Fue un reconocido árbitro quien, hace un año, lo contó con un sufrimiento interminable, salido de bien adentro.
Rompiendo costumbres, su mamá había acudido orgullosa a las graderías a verlo actuar. Pero sucedió algo tremendo: después de una decisión polémica «empezaron a gritarme ofensas relacionadas con ella (...) y mi vieja ahí. ¡Qué momento tan triste!».
El hombre concluía entonces con reflexiones no menos quejumbrosas: «¿Que te griten? Bueno, sí. Si te gritan cosas cómicas, si te marcan una jugada discutible con el humor criollo de los cubanos (...). Lo anormal es cuando tú ves una multitud, un coro de 3 000 personas gritando insultos...»
Las aflicciones de aquel «ampaya» me retuercen el pensamiento por estos días de play off en los que, por un lance apretado o por un simple strike, he visto pulular los coros de la procacidad, esos que con un lenguaje propio del vulgo vilipendian a los jueces, como si no fuesen seres humanos que sienten, sufren... se equivocan.
Solo tiene que darse la jugada —bola y corredor llegando juntos—, no importa si la decisión es out o quieto, y allá va la ofensa agria, lacerante, impublicable, aunque conocida porque se ha televisado y radiado tantas veces...

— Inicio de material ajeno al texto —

## src/rtl/clkpd_pkg.sv

```systemverilog
package clkpd_pkg;

  // strobes from the control half to the output datapath
  typedef struct packed {
    logic run;        // pair toggles with the reference clock
    logic parkTri;    // captured parking mode: 1 floats the true leg
    logic driveHigh;  // delayed re-drive of the true leg after release
  } gateCtl_t;

endpackage

```

## src/rtl/clkpd_sync.sv

```systemverilog
module clkpd_sync #(
  parameter int STAGES = 2
) (
  input  logic refClk,
  input  logic rstN,
  input  logic pinN,
  output logic sampNew,
  output logic sampOld
);

  localparam int DEPTH = STAGES + 1;

  logic [DEPTH-1:0] chain;

  generate
    for (genvar i = 0; i < DEPTH; i++) begin : g_stage
      if (i == 0) begin : g_first
        always_ff @(posedge refClk or negedge rstN) begin
          if (!rstN) chain[i] <= 1'b0;
          else       chain[i] <= pinN;
        end
      end else begin : g_rest
        always_ff @(posedge refClk or negedge rstN) begin
          if (!rstN) chain[i] <= 1'b0;
          else       chain[i] <= chain[i-1];
        end
      end
    end
  endgenerate

  assign sampNew = chain[DEPTH-2];
  assign sampOld = chain[DEPTH-1];

endmodule

```

## src/rtl/clkpd_ctrl.sv

```systemverilog
module clkpd_ctrl
  import clkpd_pkg::*;
#(
  parameter int DRIVE_DELAY = 8
) (
  input  logic     refClk,
  input  logic     rstN,
  input  logic     sampNew,
  input  logic     sampOld,
  input  logic     driveMode,
  input  logic     restartEn,
  output gateCtl_t ctl
);

  localparam int CNT_W = $clog2(DRIVE_DELAY + 1);
  localparam logic [CNT_W-1:0] CNT_LAST = CNT_W'(DRIVE_DELAY - 1);

  logic parkQ;
  logic runQ;
  logic modeHeld;
  logic driveHighQ;
  logic [CNT_W-1:0] relCnt;
  logic runNext;
  logic relQualify;

  // request state with two-sample agreement in both directions
  always_ff @(posedge refClk or negedge rstN) begin
    if (!rstN) begin
      parkQ <= 1'b1;
    end else if (!sampNew && !sampOld) begin
      parkQ <= 1'b1;
    end else if (sampNew && sampOld) begin
      parkQ <= 1'b0;
    end
  end

  assign runNext = !parkQ && restartEn;

  // gating decision lands on the falling edge only
  always_ff @(negedge refClk or negedge rstN) begin
    if (!rstN) begin
      runQ     <= 1'b0;
      modeHeld <= 1'b0;
    end else begin
      runQ <= runNext;
      if (runQ && !runNext) modeHeld <= driveMode;
    end
  end

  // delayed re-drive of the true leg after release in floating mode
  assign relQualify = !parkQ && !runQ && modeHeld;

  always_ff @(posedge refClk or negedge rstN) begin
    if (!rstN) begin
      relCnt     <= '0;
      driveHighQ <= 1'b0;
    end else if (!relQualify) begin
      relCnt     <= '0;
      driveHighQ <= 1'b0;
    end else if (!driveHighQ) begin
      relCnt <= relCnt + 1'b1;
      if (relCnt == CNT_LAST) driveHighQ <= 1'b1;
    end
  end

  assign ctl.run       = runQ;
  assign ctl.parkTri   = modeHeld;
  assign ctl.driveHigh = driveHighQ;

  // entering the stopped request needs two agreeing low samples
  p_accept_two_low_r3: assert property (@(posedge refClk) disable iff (!rstN)
    $rose(parkQ) |-> $past(!sampNew && !sampOld));

  // leaving it needs two agreeing high samples
  p_release_two_high_r3: assert property (@(posedge refClk) disable iff (!rstN)
    $fell(parkQ) |-> $past(sampNew && sampOld));

  // an accepted request stops the pair by the next falling edge
  p_stop_after_accept_r4: assert property (@(negedge refClk) disable iff (!rstN)
    parkQ |=> !runQ);

  // parking mode frozen while stopped
  p_mode_frozen_r7: assert property (@(posedge refClk) disable iff (!rstN)
    (!runQ && $past(!runQ)) |-> $stable(modeHeld));

endmodule

```

## src/rtl/clkpd_dpath.sv

```systemverilog
module clkpd_dpath
  import clkpd_pkg::*;
(
  input  logic     refClk,
  input  logic     rstN,
  input  gateCtl_t ctl,
  output logic     outTrue,
  output logic     oeTrue,
  output logic     outComp,
  output logic     oeComp
);

  always_comb begin
    if (ctl.run) begin
      outComp = refClk;
      outTrue = !refClk;
      oeComp  = 1'b1;
      oeTrue  = 1'b1;
    end else begin
      outComp = 1'b0;
      outTrue = 1'b1;
      oeComp  = 1'b0;
      oeTrue  = !ctl.parkTri || ctl.driveHigh;
    end
  end

  // running pair is complementary and driven (sampled in high phase)
  p_run_enabled_r2: assert property (@(negedge refClk) disable iff (!rstN)
    ctl.run |-> (outComp && !outTrue && oeTrue && oeComp));

  // hold-high parking drives only the true leg, high
  p_park_hold_r5: assert property (@(posedge refClk) disable iff (!rstN)
    (!ctl.run && !ctl.parkTri) |-> (outTrue && oeTrue && !oeComp));

  // floating parking releases both legs
  p_park_tri_r6: assert property (@(posedge refClk) disable iff (!rstN)
    (!ctl.run && ctl.parkTri && !ctl.driveHigh) |-> (!oeTrue && !oeComp));

endmodule

```

## src/rtl/clkpd_gate.sv

```systemverilog
module clkpd_gate
  import clkpd_pkg::*;
#(
  parameter int SYNC_STAGES = 2,
  parameter int DRIVE_DELAY = 8
) (
  input  logic refClk,
  input  logic rstN,
  input  logic pwrDnN,
  input  logic driveMode,
  input  logic restartEn,
  output logic outTrue,
  output logic oeTrue,
  output logic outComp,
  output logic oeComp
);

  logic     sampNew;
  logic     sampOld;
  gateCtl_t ctl;

  clkpd_sync #(.STAGES(SYNC_STAGES)) u_sync (
    .refClk  (refClk),
    .rstN    (rstN),
    .pinN    (pwrDnN),
    .sampNew (sampNew),
    .sampOld (sampOld)
  );

  clkpd_ctrl #(.DRIVE_DELAY(DRIVE_DELAY)) u_ctrl (
    .refClk    (refClk),
    .rstN      (rstN),
    .sampNew   (sampNew),
    .sampOld   (sampOld),
    .driveMode (driveMode),
    .restartEn (restartEn),
    .ctl       (ctl)
  );

  clkpd_dpath u_dpath (
    .refClk  (refClk),
    .rstN    (rstN),
    .ctl     (ctl),
    .outTrue (outTrue),
    .oeTrue  (oeTrue),
    .outComp (outComp),
    .oeComp  (oeComp)
  );

endmodule

```

## config.mk

```make
export PLATFORM = sky130hd
export DESIGN_NAME = clkpd_gate
export DESIGN_NICKNAME = d
export VERILOG_FILES = /design/src/rtl/clkpd_pkg.sv /design/src/rtl/clkpd_sync.sv /design/src/rtl/clkpd_ctrl.sv /design/src/rtl/clkpd_dpath.sv /design/src/rtl/clkpd_gate.sv
export SDC_FILE = /design/constraint.sdc
export NUM_CORES = 1
export LEC_CHECK = 0
export CAP_MARGIN = 20
export CORE_AREA = 2 2 39 41
export DETAILED_ROUTE_END_ITERATION = 8
export DIE_AREA = 0 0 41 43
export RECOVER_POWER = 25
export SETUP_SLACK_MARGIN = 0.2
export SLEW_MARGIN = 20
export SYNTH_ARGS = -nofsm -noshare
export SYNTH_HDL_FRONTEND = slang
export SYNTH_SLANG_ARGS = --single-unit
```

## constraint.sdc

```tcl
create_clock -name refClk -period 3.15 [get_ports refClk]
set_clock_uncertainty 0.2 [all_clocks]
set_input_delay 0.63 -clock refClk [delete_from_list [all_inputs] [get_ports refClk]]
set_output_delay 0.63 -clock refClk [all_outputs]
set_load 0.01 [all_outputs]
```

==> results of run 1 <==
-- per-stage QoR --
| stage | TNS (ps) | instances |
|---|---|---|
| finish | -2620 | 86 |
| global route | -2990 | 86 |
| CTS | -2440 | 85 |
| detailed placement | -1930 | 64 |
| global placement | -1850 | 64 |
| floorplan | -36.8 | 36 |
-- cells in the mapped netlist --
cell,count
sky130_fd_sc_hd__nand4b_1,1
sky130_fd_sc_hd__nor2b_2,1
sky130_fd_sc_hd__a31oi_1,1
sky130_fd_sc_hd__or3b_4,1
sky130_fd_sc_hd__mux2_1,1
sky130_fd_sc_hd__xor2_1,1
sky130_fd_sc_hd__nor2_1,5
sky130_fd_sc_hd__dfstp_2,1
sky130_fd_sc_hd__inv_1,4
sky130_fd_sc_hd__nor2b_1,2
sky130_fd_sc_hd__dfrtn_1,2
sky130_fd_sc_hd__or3b_1,1
sky130_fd_sc_hd__nand2_1,1
sky130_fd_sc_hd__mux2i_1,1
sky130_fd_sc_hd__mux2_2,1
sky130_fd_sc_hd__xnor2_1,2
sky130_fd_sc_hd__ha_1,2
sky130_fd_sc_hd__dfrtp_1,8
-- layer usage --
metal	track usage (%)	vias up
met2	18.1	16
met4	28.7	0
li1	-	184
met5	0	-
met1	15.2	179
met3	13.6	2
-- path summary, 6_finish.rpt --
path                                     end  slack, ps  depth (start not counted)
setup / recovery                     outComp       -670                          7
hold / removal                u_sync.sampNew        150                          0
setup reg to reg            u_ctrl.relCnt[1]        -50                          6
hold reg to reg               u_sync.sampNew        150                          0
max in group asynchronous        u_ctrl.runQ        900                          1
min in group asynchronous  u_ctrl.driveHighQ        550                          2
-- registers in the layout (all words and copies together) (netlist names) --
register and flops:
u_sync.sampOld 1, u_ctrl.parkQ 1, u_ctrl.modeHeld 1, u_ctrl.driveHighQ 1
u_sync.sampNew 1, u_sync.chain 1, u_ctrl.relCnt 4, u_ctrl.runQ 1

Lo que hace un tiempo se suponía en Cuba una barbaridad, una herejía cultural o una monstruosidad contra el espectáculo, en el presente se antoja una rutina más, un acontecimiento común y corriente, comparable al acto de lanzar pelotas al bate.
Aquella reverencia obligatoria de antaño ante las autoridades de los campos deportivos —o ante los propios atletas— parece haberse volatilizado con la modernidad, como una prueba asombrosa de que el tiempo, lejos de adelantarnos el civismo, nos ha lanzado la educación por la pizarra del center field.
Si algo negativo nos han corroborado estos play off es que hoy, en muchas ocasiones, el fanatismo supera a la mesura, la blasfemia descabeza a la ovación de aliento, la ¿cultura? de la chusma decapita el respeto al deporte y sus protagonistas.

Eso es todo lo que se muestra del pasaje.